Machine learning techniques have been widely used in drug discovery and development, particularly in the areas of cheminformatics, bioinformatics and other types of pharmaceutical research. It has been demonstrated they are suitable for large high dimensional data, and the models built with these methods can be used for robust external predictions. However, various problems and challenges still exist, and new approaches are in great need. In this Chapter, the authors will review the current development of machine learning techniques, and especially focus on several machine learning techniques they developed as well as their application to model building, lead discovery via virtual screening, integration with molecular docking, and prediction of off-target properties. The authors will suggest some potential different avenues to unify different disciplines, such as cheminformatics, bioinformatics and systems biology, for the purpose of developing integrated in silico drug discovery and development approaches.
TopIntroduction
Drug discovery and development is regarded as one of the most complex research areas encompassing many disciplines (Cohen et al., 2004; Gomeni et al., 2001; Martin, 1991; Tropsha & Zheng, 2001). This might be part of the reasons why it is extremely expensive and time-consuming, and why the current pharmaceutical business is hitting a wall with its severely stalled discovery engine (Tralau-Stewart et al., 2009). In seeking efficient and costly effective approaches, computer-aided methods are gaining more and more attentions, and recent years have witnessed dramatic progress in computer-aided drug design (Cohen et al., 2004; Gomeni et al., 2001; Martin, 1991; Tropsha & Zheng, 2001). This is partially due to the significant advances in the analysis of explosively growing biological and chemical data using modern machine learning techniques (Mitchell et al., 1989; Mjolsness & DeCoste, 2001; Schneider & Downs, 2003). Machine learning has been referred to the development of algorithms that improve their performance in pattern recognition, classification, regression and prediction based on the models derived from existing data. Therefore, it is closely related to fields such as data mining, pattern recognition, theoretical computer science, and many other areas (Mitchell et al., 1989). For instance, algorithms for classification have been used frequently to identify active and inactive compounds, while regression approaches are applied to the training and prediction of continuous data. Despite being widely used in other biomedical research such as bioinformatics, we will focus herein on its application to small molecule drug discovery and development.

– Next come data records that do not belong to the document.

### src/hdl/svs_pkg.sv
// svs_pkg: types, constants and helper functions of the step-up voltage sequencer.
// Used by svs_convert, svs_sequencer and stepup_voltage_sequencer; no dependencies.
package svs_pkg;

  // Field widths
  localparam int AdcW     = 12;
  localparam int MvW      = 16;
  localparam int CodeW    = 5;
  localparam int ScaledW  = 22;   // adc * 880 fits 22 bits
  localparam int InDataW  = 32;   // adc_sample + request_mv, padded to bytes
  localparam int OutDataW = 32;   // 25 bits of result, padded to bytes

  // Request window and code mapping: code = floor((mv - 1200) / 750)
  localparam logic [MvW-1:0]   ReqMinMv   = 16'd4000;
  localparam logic [MvW-1:0]   ReqMaxMv   = 16'd26000;
  localparam logic [MvW-1:0]   CodeBaseMv = 16'd1200;
  localparam logic [CodeW-1:0] CodeMax    = 5'd31;

  // floor(d / 750) = (d * 22370) >> 24 for d below 2^15
  localparam int               ReqDiffW   = 15;
  localparam int               ReqRecipW  = 15;
  localparam logic [ReqRecipW-1:0] ReqRecip = 15'd22370;
  localparam int               ReqShift   = 24;
  localparam int               ReqProdW   = ReqDiffW + ReqRecipW;

  // measured = floor(adc * 39600 / 4095) = floor(adc * 880 / 91)
  //          = (adc * 162241210) >> 24 for adc below 2^12
  localparam int               MeasRecipW = 28;
  localparam logic [MeasRecipW-1:0] MeasRecip = 28'd162241210;
  localparam int               MeasShift  = 24;
  localparam int               MeasProdW  = AdcW + MeasRecipW;

  // Drop threshold, both sides of adc*39600 < (1200+750*code)*4095 over 45
  localparam logic [ScaledW-1:0] ThreshBase = 22'd109200;
  localparam logic [ScaledW-1:0] ThreshStep = 22'd68250;

  typedef enum logic [1:0] {
    PH_OFF  = 2'd0,
    PH_IDLE = 2'd1,
    PH_WAIT = 2'd2
  } phase_t;

  // Input item after conversion, held in the input register
  typedef struct packed {
    logic               action;       // 1 = voltage request
    logic               in_range;     // request inside the window
    logic [CodeW-1:0]   req_code;     // clamped code of the request
    logic [ScaledW-1:0] adc_scaled;   // adc_sample * 880
    logic [MvW-1:0]     measured_mv;  // measured output voltage
  } item_t;

  // Result item, held in the output register
  typedef struct packed {
    logic [MvW-1:0]   measured_mv;
    logic [1:0]       phase;
    logic             power_enable;
    logic [CodeW-1:0] select_pins;
    logic             accepted;
  } result_t;

  // Scaled output level that the converter must fall below for a code
  function automatic logic [ScaledW-1:0] drop_threshold(input logic [CodeW-1:0] code);
    logic [ScaledW-1:0] step;
    step = ThreshStep * ScaledW'(code);
    return ThreshBase + step;
  endfunction

endpackage

### src/hdl/svs_convert.sv
// svs_convert: constant-scaled conversions of one input item (request code,
// scaled ADC value, measured millivolts). Depends on svs_pkg.
module svs_convert (
  input  logic                       action,
  input  logic [svs_pkg::AdcW-1:0]   adc_sample,
  input  logic [svs_pkg::MvW-1:0]    request_mv,
  output svs_pkg::item_t             item
);

  logic [svs_pkg::MvW-1:0]      req_diff;
  logic [svs_pkg::ReqProdW-1:0] req_prod;
  logic [5:0]                   req_quot;
  logic [svs_pkg::MeasProdW-1:0] meas_prod;
  logic [svs_pkg::ScaledW-1:0]  adc_ext;

  // Map the request to a code by reciprocal multiply, then clamp
  assign req_diff = request_mv - svs_pkg::CodeBaseMv;
  assign req_prod = svs_pkg::ReqProdW'(req_diff[svs_pkg::ReqDiffW-1:0])
                  * svs_pkg::ReqProdW'(svs_pkg::ReqRecip);
  assign req_quot = req_prod[svs_pkg::ReqShift +: 6];

  // Scale the sample by 880 = 1024 - 128 - 16 with shifts
  assign adc_ext = svs_pkg::ScaledW'(adc_sample);

  // Convert the sample to millivolts by reciprocal multiply
  assign meas_prod = svs_pkg::MeasProdW'(adc_sample) * svs_pkg::MeasProdW'(svs_pkg::MeasRecip);

  // Assemble the converted item
  always_comb begin
    item.action   = action;
    item.in_range = (request_mv >= svs_pkg::ReqMinMv) && (request_mv <= svs_pkg::ReqMaxMv);
    if (req_quot > 6'(svs_pkg::CodeMax)) begin
      item.req_code = svs_pkg::CodeMax;
    end else begin
      item.req_code = req_quot[svs_pkg::CodeW-1:0];
    end
    item.adc_scaled  = (adc_ext << 10) - (adc_ext << 7) - (adc_ext << 4);
    item.measured_mv = meas_prod[svs_pkg::MeasShift +: svs_pkg::MvW];
  end

endmodule

### src/hdl/svs_sequencer.sv
// svs_sequencer: phase machine and converter state; forms the result of the
// item in the input register. Depends on svs_pkg.
module svs_sequencer (
  input  logic             clk,
  input  logic             rst,
  input  logic             step,     // item leaves the input register
  input  svs_pkg::item_t   item,
  output svs_pkg::result_t result
);

  svs_pkg::phase_t               phase, phase_next;
  logic [svs_pkg::CodeW-1:0]     requested_code, requested_code_next;
  logic [svs_pkg::CodeW-1:0]     applied_code, applied_code_next;
  logic [svs_pkg::CodeW-1:0]     pin_code, pin_code_next;
  logic                          power_on, power_on_next;
  logic                          drive_en;
  logic [svs_pkg::CodeW-1:0]     drive_code;
  logic                          dropped;
  logic                          is_tick;

  assign is_tick = !item.action;
  assign dropped = item.adc_scaled < svs_pkg::drop_threshold(requested_code);

  // Next phase on a tick
  always_comb begin
    phase_next = phase;
    if (is_tick) begin
      unique case (phase)
        svs_pkg::PH_IDLE: begin
          if (requested_code == '0) begin
            phase_next = svs_pkg::PH_OFF;
          end else if (requested_code != applied_code) begin
            phase_next = svs_pkg::PH_WAIT;
          end
        end
        svs_pkg::PH_WAIT: begin
          if (dropped) begin
            phase_next = svs_pkg::PH_IDLE;
          end
        end
        default: begin
          phase_next = (requested_code != '0) ? svs_pkg::PH_WAIT : svs_pkg::PH_OFF;
        end
      endcase
    end
  end

  // Converter drive decisions on a tick
  always_comb begin
    drive_en   = 1'b0;
    drive_code = '0;
    if (is_tick) begin
      unique case (phase)
        svs_pkg::PH_IDLE: begin
          drive_en = (requested_code == '0) || (requested_code != applied_code);
        end
        svs_pkg::PH_WAIT: begin
          drive_en   = dropped;
          drive_code = requested_code;
        end
        default: begin
          drive_en = 1'b0;
        end
      endcase
    end
  end

  // Apply a drive: zero only switches power off, pins keep their code
  always_comb begin
    applied_code_next = applied_code;
    pin_code_next     = pin_code;
    power_on_next     = power_on;
    if (drive_en) begin
      applied_code_next = drive_code;
      if (drive_code == '0) begin
        power_on_next = 1'b0;
      end else begin
        pin_code_next = drive_code;
        power_on_next = 1'b1;
      end
    end
  end

  // Store an in-range request
  always_comb begin
    requested_code_next = requested_code;
    if (item.action && item.in_range) begin
      requested_code_next = item.req_code;
    end
  end

  // Result shows the state after this item
  always_comb begin
    result.accepted     = is_tick || item.in_range;
    result.select_pins  = pin_code_next;
    result.power_enable = power_on_next;
    result.phase        = phase_next;
    result.measured_mv  = is_tick ? item.measured_mv : '0;
  end

  // Advance the state when the item moves on
  always_ff @(posedge clk) begin
    if (rst) begin
      phase          <= svs_pkg::PH_OFF;
      requested_code <= '0;
      applied_code   <= '0;
      pin_code       <= '0;
      power_on       <= 1'b0;
    end else if (step) begin
      phase          <= phase_next;
      requested_code <= requested_code_next;
      applied_code   <= applied_code_next;
      pin_code       <= pin_code_next;
      power_on       <= power_on_next;
    end
  end

endmodule

### src/hdl/stepup_voltage_sequencer.sv
// stepup_voltage_sequencer: top level with input and result registers around
// the conversion and sequencing logic. Depends on svs_pkg, svs_convert, svs_sequencer.
//
//  channel | direction | payload
//  --------+-----------+---------------------------------------------------
//  s_*     | in        | tuser: action; tdata: adc_sample, request_mv
//  m_*     | out       | tdata: accepted, select_pins, power_enable, phase,
//          |           |        measured_mv
//
// One result item per input item. m_tvalid rises once the item has passed the input
// register and then the result register; an item waits in the input register while
// the result register is occupied. A new item can be taken every cycle while m_tready
// is high; the sustained rate is then one item per cycle.
// rst clears the phase to off, all codes to zero and both registers to empty.
// A stall on m_tready holds the result; the input register keeps accepting
// until it too is occupied.
module stepup_voltage_sequencer (
  input  logic                          clk,
  input  logic                          rst,
  input  logic                          s_tvalid,
  output logic                          s_tready,
  input  logic [svs_pkg::InDataW-1:0]   s_tdata,   // [11:0] adc_sample, [27:12] request_mv
  input  logic                          s_tuser,   // [0] action
  output logic                          m_tvalid,
  input  logic                          m_tready,
  output logic [svs_pkg::OutDataW-1:0]  m_tdata    // [0] accepted, [5:1] select_pins,
                                                   // [6] power_enable, [8:7] phase,
                                                   // [24:9] measured_mv
);

  localparam int ResW = $bits(svs_pkg::result_t);

  svs_pkg::item_t   conv_item;
  svs_pkg::item_t   in_item;
  logic             in_valid;
  svs_pkg::result_t seq_result;
  svs_pkg::result_t out_result;
  logic             out_valid;
  logic             advance;

  svs_convert u_convert (
    .action     (s_tuser),
    .adc_sample (s_tdata[svs_pkg::AdcW-1:0]),
    .request_mv (s_tdata[svs_pkg::AdcW +: svs_pkg::MvW]),
    .item       (conv_item)
  );

  // Move the held item on when the result register is free
  assign advance  = in_valid && (!out_valid || m_tready);
  assign s_tready = !in_valid || advance;

  // Input register
  always_ff @(posedge clk) begin
    if (rst) begin
      in_valid <= 1'b0;
    end else if (s_tready) begin
      in_valid <= s_tvalid;
    end
  end

  always_ff @(posedge clk) begin
    if (s_tvalid && s_tready) begin
      in_item <= conv_item;
    end
  end

  svs_sequencer u_sequencer (
    .clk    (clk),
    .rst    (rst),
    .step   (advance),
    .item   (in_item),
    .result (seq_result)
  );

  // Result register
  always_ff @(posedge clk) begin
    if (rst) begin
      out_valid <= 1'b0;
    end else if (advance) begin
      out_valid <= 1'b1;
    end else if (m_tready) begin
      out_valid <= 1'b0;
    end
  end

  always_ff @(posedge clk) begin
    if (advance) begin
      out_result <= seq_result;
    end
  end

  assign m_tvalid = out_valid;
  assign m_tdata  = {{(svs_pkg::OutDataW - ResW){1'b0}}, out_result};

endmodule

Currently there is a variety of existing implementations of machine learning. However, it is often difficult to assess the usefulness and limitations of a particular method for the problems at hand (Mitchell et al., 1989; Schneider & Downs, 2003). In drug discovery and development, machine learning has been widely used in quantitative structure-activity relationship (QSAR), ligand-based virtual screening, in silico ADMET (absorption, distribution, metabolism, excretion, and toxicity) studies, and many other areas (King et al., 1992; King et al., 1996; Mitchell et al., 1989; Mjolsness & DeCoste, 2001; Schneider & Downs, 2003). Different QSAR approaches have been developed during the past few decades (Hansch et al., 1963; Klein et al., 1986; Kubinyi, 1986). In a generalized classification or regression problem, modern QSAR are characterized by the use of multiple descriptors of chemical structures combined with the application of both linear and non-linear optimization techniques, and a strong emphasis on rigorous model validation to afford robust and predictive QSAR models (Tropsha, 2005; Tropsha, 2006). Molecular descriptors are used for representing structural and physicochemical properties of compounds. More than 3000 thousand descriptors have been developed to date, ranging from constitutional descriptors, such as molecular weight, to more complex 2D and 3D descriptors representing different topologic, geometric, connectivity, and physicochemical properties (Li et al., 2007). Frequently used descriptors in QSAR modeling include constitutional descriptors (e.g., counts of atoms, bonds, etc.), property-based descriptors (e.g., logP), BCUT descriptors, topological descriptors, geometrical descriptors, electrostatic, quantum chemical descriptors, thermodynamic descriptors, and many others. These descriptors can be calculated by several popular programs such as DRAGON (Tetko et al., 2005), Molconn-Z (Kellogg, 2002), MOE (Chemical Computing Group, Quebec, Canada), CODESSA (http://www.niss.org/PowerMV/).